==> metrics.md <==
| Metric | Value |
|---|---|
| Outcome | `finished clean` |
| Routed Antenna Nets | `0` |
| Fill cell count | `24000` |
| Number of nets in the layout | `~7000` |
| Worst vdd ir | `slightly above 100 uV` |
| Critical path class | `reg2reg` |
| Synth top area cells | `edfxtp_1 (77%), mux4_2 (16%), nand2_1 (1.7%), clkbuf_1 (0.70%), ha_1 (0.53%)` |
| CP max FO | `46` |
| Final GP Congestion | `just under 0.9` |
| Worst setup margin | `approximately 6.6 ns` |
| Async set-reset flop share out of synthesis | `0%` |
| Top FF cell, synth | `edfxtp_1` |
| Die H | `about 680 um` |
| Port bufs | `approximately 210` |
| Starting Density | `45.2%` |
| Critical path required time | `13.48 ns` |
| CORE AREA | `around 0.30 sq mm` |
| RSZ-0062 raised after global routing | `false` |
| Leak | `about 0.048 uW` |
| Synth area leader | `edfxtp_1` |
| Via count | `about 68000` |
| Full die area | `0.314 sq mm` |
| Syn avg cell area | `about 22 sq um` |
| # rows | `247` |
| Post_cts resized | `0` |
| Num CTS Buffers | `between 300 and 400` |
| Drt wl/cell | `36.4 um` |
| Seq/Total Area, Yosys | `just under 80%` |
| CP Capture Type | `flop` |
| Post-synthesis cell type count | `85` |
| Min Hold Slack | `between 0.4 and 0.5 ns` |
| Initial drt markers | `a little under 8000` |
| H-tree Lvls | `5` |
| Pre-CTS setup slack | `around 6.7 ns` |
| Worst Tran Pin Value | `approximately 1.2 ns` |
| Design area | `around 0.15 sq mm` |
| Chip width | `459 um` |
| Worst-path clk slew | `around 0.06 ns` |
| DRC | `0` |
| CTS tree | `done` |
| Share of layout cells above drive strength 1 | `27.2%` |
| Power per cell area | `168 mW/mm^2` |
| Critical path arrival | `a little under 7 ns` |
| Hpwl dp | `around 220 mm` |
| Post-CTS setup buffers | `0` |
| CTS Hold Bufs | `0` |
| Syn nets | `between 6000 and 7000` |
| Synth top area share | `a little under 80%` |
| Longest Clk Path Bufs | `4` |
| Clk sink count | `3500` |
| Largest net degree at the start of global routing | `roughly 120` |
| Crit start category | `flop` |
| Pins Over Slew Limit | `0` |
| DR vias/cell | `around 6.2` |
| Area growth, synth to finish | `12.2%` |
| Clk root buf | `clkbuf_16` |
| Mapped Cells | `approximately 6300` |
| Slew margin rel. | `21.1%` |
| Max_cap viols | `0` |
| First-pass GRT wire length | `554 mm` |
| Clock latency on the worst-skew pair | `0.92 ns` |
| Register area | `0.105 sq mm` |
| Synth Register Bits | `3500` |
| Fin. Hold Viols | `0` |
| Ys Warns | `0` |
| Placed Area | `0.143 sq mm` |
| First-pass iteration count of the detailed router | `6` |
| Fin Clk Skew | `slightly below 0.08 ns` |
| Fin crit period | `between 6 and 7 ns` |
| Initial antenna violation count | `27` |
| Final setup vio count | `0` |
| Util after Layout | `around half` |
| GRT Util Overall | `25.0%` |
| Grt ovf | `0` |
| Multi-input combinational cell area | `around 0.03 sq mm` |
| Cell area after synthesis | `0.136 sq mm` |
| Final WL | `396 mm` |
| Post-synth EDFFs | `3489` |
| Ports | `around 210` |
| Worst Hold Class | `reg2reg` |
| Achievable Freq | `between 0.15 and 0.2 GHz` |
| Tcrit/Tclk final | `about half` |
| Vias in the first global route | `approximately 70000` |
★ ★ ★ ★ ★
## Task objective
The response must consist solely of the lines from the top of the records through the line holding "Async set-reset flop", copied word for word.

## Final answer
==> metrics.md <==
| Metric | Value |
|---|---|
| Outcome | `finished clean` |
| Routed Antenna Nets | `0` |
| Fill cell count | `24000` |
| Number of nets in the layout | `~7000` |
| Worst vdd ir | `slightly above 100 uV` |
| Critical path class | `reg2reg` |
| Synth top area cells | `edfxtp_1 (77%), mux4_2 (16%), nand2_1 (1.7%), clkbuf_1 (0.70%), ha_1 (0.53%)` |
| CP max FO | `46` |
| Final GP Congestion | `just under 0.9` |
| Worst setup margin | `approximately 6.6 ns` |
| Async set-reset flop share out of synthesis | `0%` |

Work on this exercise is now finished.